The Sharon attacks have been so extensive and blatant that the U.S. mainstream media have eventually been unable to avoid reporting on the deliberate bulldozing and rocket bombing of civilian homes, barring of access to medical facilities, and systematic vandalism in Jenin and other towns (e.g., Lee Hockstader, "Trails of Destruction, Tales of Loss," WP, April 12, 2002). Nevertheless, given the large numbers of surviving victims with harrowing stories to relate, the reports of the Sharon violence and terror has been slight, the photos of death and destruction, and the readily available human interest stories, badly scanted, the indignation largely absent. The more detailed attention, human interest stories, photos, and indignation associated with the suicide bombings, in a time when hundreds of thousands of Palestinians were being attacked, is striking. Israeli explanations and stories of captured documents showing Arafat's link to the "terror"-and Sharon's "war" was never "terror"-were plentiful. The contrast here between the numerous heart-rending accounts by international observers made available on the Internet and what the U. S. mainstream media have reported, has been dramatic.

The contrast with the reporting on Kosovo after the bombing war is also dramatic-there, the attention to the Albanian refugees' stories was huge, the indignation was great, and there were no "balancing" reports on, say, the KLA's wartime collaboration with NATO, Serb explanations of their tactics, or skepticism of refugee stories. For Jenin, there was normalizing "complexity"; for Kosovo, simple state terrorism.

Imagine if Milosevic had devastated large refugee cities and refused for 11 days to allow ambulances and transport for the wounded; that his troops denied passage to aid groups bringing food and water to devastated communities; that his army shot at journalists and kept them away while the armed forces cleared bodies. Imagine if he had refused to admit a UN investigative body because he didn't like its composition and wanted a friendly Russian general as a member.

Sharon, Peres, Ben Eliezer and other Israelis, and George W. Bush and his top associates-the "dishonest brokers," and actual collaborators in major war crimes-should be put on trial for planning, aiding, and participating in the recent murderous attacks on the Palestinian towns. But in the New World Order, what the United States says rules, and if all the world except the United States and Israel consider the Sharon-U.S. performance outrageous, that has no effect on policy. No penalties are imposed on Israel for this genocidal performance, although bold European officials like Chris Patten say that this behavior may "harm Israel's reputation." And "in his strongest rebuke to Israel yet" British Foreign Minister Jack Straw actually called for an investigation of Israel's military actions in Jenin.

Lev Grinberg, an Israeli academic at Ben Gurion University, says, "I want to ask: Who will arrest Sharon, the person directly responsible for the orders to kill Palestinians? When is he going to be defined as a terrorist too? How long will the world ignore the Palestinian cry that all they want is freedom and independence?
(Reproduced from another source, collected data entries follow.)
`src/hdl/render_pkg.sv`:
```
`default_nettype none

package render_pkg;

    // ------------------------------
    // Screen and number formats
    // ------------------------------
    localparam int screen_width  = 32;
    localparam int screen_height = 24;
    localparam int coord_bits    = 16;
    localparam int depth_bits    = 16;

    localparam logic [depth_bits-1:0] far_depth = '1; // Farthest possible depth.

    typedef logic [11:0] color12_t; // RGB444.
    typedef logic [15:0] color16_t; // RGB565.

    // ------------------------------
    // Geometry
    // ------------------------------
    typedef struct packed {
        logic signed [coord_bits-1:0] x;
        logic signed [coord_bits-1:0] y;
        logic [depth_bits-1:0]        z;
    } vertex_t;

    typedef struct packed {
        vertex_t  v0;
        vertex_t  v1;
        vertex_t  v2;
        color16_t color; // Flat, applies to the whole triangle.
    } triangle_t;

    typedef struct packed {
        logic signed [coord_bits-1:0] dx;
        logic signed [coord_bits-1:0] dy;
    } screen_offset_t;

    // Frame phase of the top level.
    typedef enum logic [1:0] {
        fill,
        fill_wait,
        triangle
    } render_phase_t;

    // ------------------------------
    // Helpers
    // ------------------------------

    // RGB444 to RGB565, low bits filled from the top bits of each channel.
    function automatic color16_t expand_color(input color12_t c);
        logic [3:0] r;
        logic [3:0] g;
        logic [3:0] b;
        r = c[11:8];
        g = c[7:4];
        b = c[3:0];
        return {r, r[3], g, g[3:2], b, b[3]};
    endfunction

endpackage

`default_nettype wire

```
`src/hdl/pixel_if.sv`:
```
`timescale 1ns/1ps
`default_nettype none

interface pixel_if
    import render_pkg::*;
();

    logic [coord_bits-1:0] pixel_x;
    logic [coord_bits-1:0] pixel_y;
    logic [depth_bits-1:0] depth;
    color16_t              color;
    logic                  compare_depth; // Ask the memory stage for a depth test.
    logic                  valid;
    logic                  ready;

    modport source (
        output pixel_x, pixel_y, depth, color, compare_depth, valid,
        input  ready
    );

    modport sink (
        input  pixel_x, pixel_y, depth, color, compare_depth, valid,
        output ready
    );

endinterface

`default_nettype wire

```
`src/hdl/pixel_scanner.sv`:
```
`timescale 1ns/1ps
`default_nettype none

module pixel_scanner
    import render_pkg::*;
(
    input  wire logic                  clk,
    input  wire logic                  rst,
    input  wire logic                  load,
    input  wire logic [coord_bits-1:0] x_min,
    input  wire logic [coord_bits-1:0] x_max,
    input  wire logic [coord_bits-1:0] y_min,
    input  wire logic [coord_bits-1:0] y_max,
    input  wire logic                  step,
    output logic [coord_bits-1:0]      x,
    output logic [coord_bits-1:0]      y,
    output logic                       done
);

    logic [coord_bits-1:0] x_min_r;
    logic [coord_bits-1:0] x_max_r;
    logic [coord_bits-1:0] y_max_r;
    logic                  row_end;

    assign row_end = (x == x_max_r);
    assign done    = row_end && (y == y_max_r); // Last position of the rectangle.

    always_ff @(posedge clk or posedge rst) begin
        if (rst) begin
            x       <= '0;
            y       <= '0;
            x_min_r <= '0;
            x_max_r <= '0;
            y_max_r <= '0;
        end else if (load) begin
            x       <= x_min;
            y       <= y_min;
            x_min_r <= x_min;
            x_max_r <= x_max;
            y_max_r <= y_max;
        end else if (step) begin
            if (row_end) begin
                x <= x_min_r; // Back to the left edge.
                y <= y + 1'b1;
            end else begin
                x <= x + 1'b1;
            end
        end
    end

endmodule

`default_nettype wire

```
`src/hdl/screen_filler.sv`:
```
`timescale 1ns/1ps
`default_nettype none

module screen_filler
    import render_pkg::*;
(
    input  wire logic     clk,
    input  wire logic     rst,
    input  wire logic     start,
    input  wire color12_t fill_color,
    output logic          busy,
    pixel_if.source       pix
);

    logic     active;
    logic     step;
    logic     last;
    color16_t color_r;

    assign step = pix.valid && pix.ready;
    assign busy = start || active;

    pixel_scanner scanner_i (
        .clk  (clk),
        .rst  (rst),
        .load (start),
        .x_min('0),
        .x_max(coord_bits'(screen_width - 1)),
        .y_min('0),
        .y_max(coord_bits'(screen_height - 1)),
        .step (step),
        .x    (pix.pixel_x),
        .y    (pix.pixel_y),
        .done (last)
    );

    always_ff @(posedge clk or posedge rst) begin
        if (rst) begin
            active <= 1'b0;
        end else if (start) begin
            active <= 1'b1;
        end else if (step && last) begin
            active <= 1'b0; // Last pixel of the screen taken.
        end
    end

    // Color is frozen for the whole frame.
    always_ff @(posedge clk) begin
        if (start) begin
            color_r <= expand_color(fill_color);
        end
    end

    assign pix.valid         = active;
    assign pix.color         = color_r;
    assign pix.depth         = far_depth;
    assign pix.compare_depth = 1'b0; // Fill overwrites unconditionally.

endmodule

`default_nettype wire

```
`src/flat_wrapper.sv`:
```
// flat-port wrapper written by rule: the top's interface ports become plain ports
module screen_filler_flat import render_pkg::*;
  (clk, rst, start, fill_color, busy, pix_pixel_x, pix_pixel_y, pix_depth, pix_color, pix_compare_depth, pix_valid, pix_ready);
  pixel_if pix_i ();
  input  wire logic clk;
  input  wire logic rst;
  input  wire logic start;
  input  wire color12_t fill_color;
  output logic busy;
  output wire logic [$bits(pix_i.pixel_x)-1:0] pix_pixel_x;
  output wire logic [$bits(pix_i.pixel_y)-1:0] pix_pixel_y;
  output wire logic [$bits(pix_i.depth)-1:0] pix_depth;
  output wire logic [$bits(pix_i.color)-1:0] pix_color;
  output wire logic [$bits(pix_i.compare_depth)-1:0] pix_compare_depth;
  output wire logic [$bits(pix_i.valid)-1:0] pix_valid;
  input wire logic [$bits(pix_i.ready)-1:0] pix_ready;
  assign pix_pixel_x = pix_i.pixel_x;
  assign pix_pixel_y = pix_i.pixel_y;
  assign pix_depth = pix_i.depth;
  assign pix_color = pix_i.color;
  assign pix_compare_depth = pix_i.compare_depth;
  assign pix_valid = pix_i.valid;
  assign pix_i.ready = pix_ready;
  screen_filler u_core (.clk(clk), .rst(rst), .start(start), .fill_color(fill_color), .busy(busy), .pix(pix_i));
endmodule
```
When will it stop neglecting the fact that the goal of the Israeli Government is not security, but the continued occupation and subjugation of the Palestinian people?" (Tikkun)

Like Suharto and the Indonesian generals, Sharon and Israel are U.S. allies and serve U.S. interests, as perceived by the dominant U.S. business and military elite. They may therefore kill virtually without limit, without penalty. The hegemon's enemies alone can be bombed and sanctioned and brought to trial; his own killers are not only free of penalty, they will be given military aid and diplomatic cover even as they escalate their brutality and engage in the most obvious law violations. Meanwhile, at this historical juncture the "international community," having joined the hegemon in inflicting severe damage on his targets of choice, remains quiescent, if a bit uncomfortable.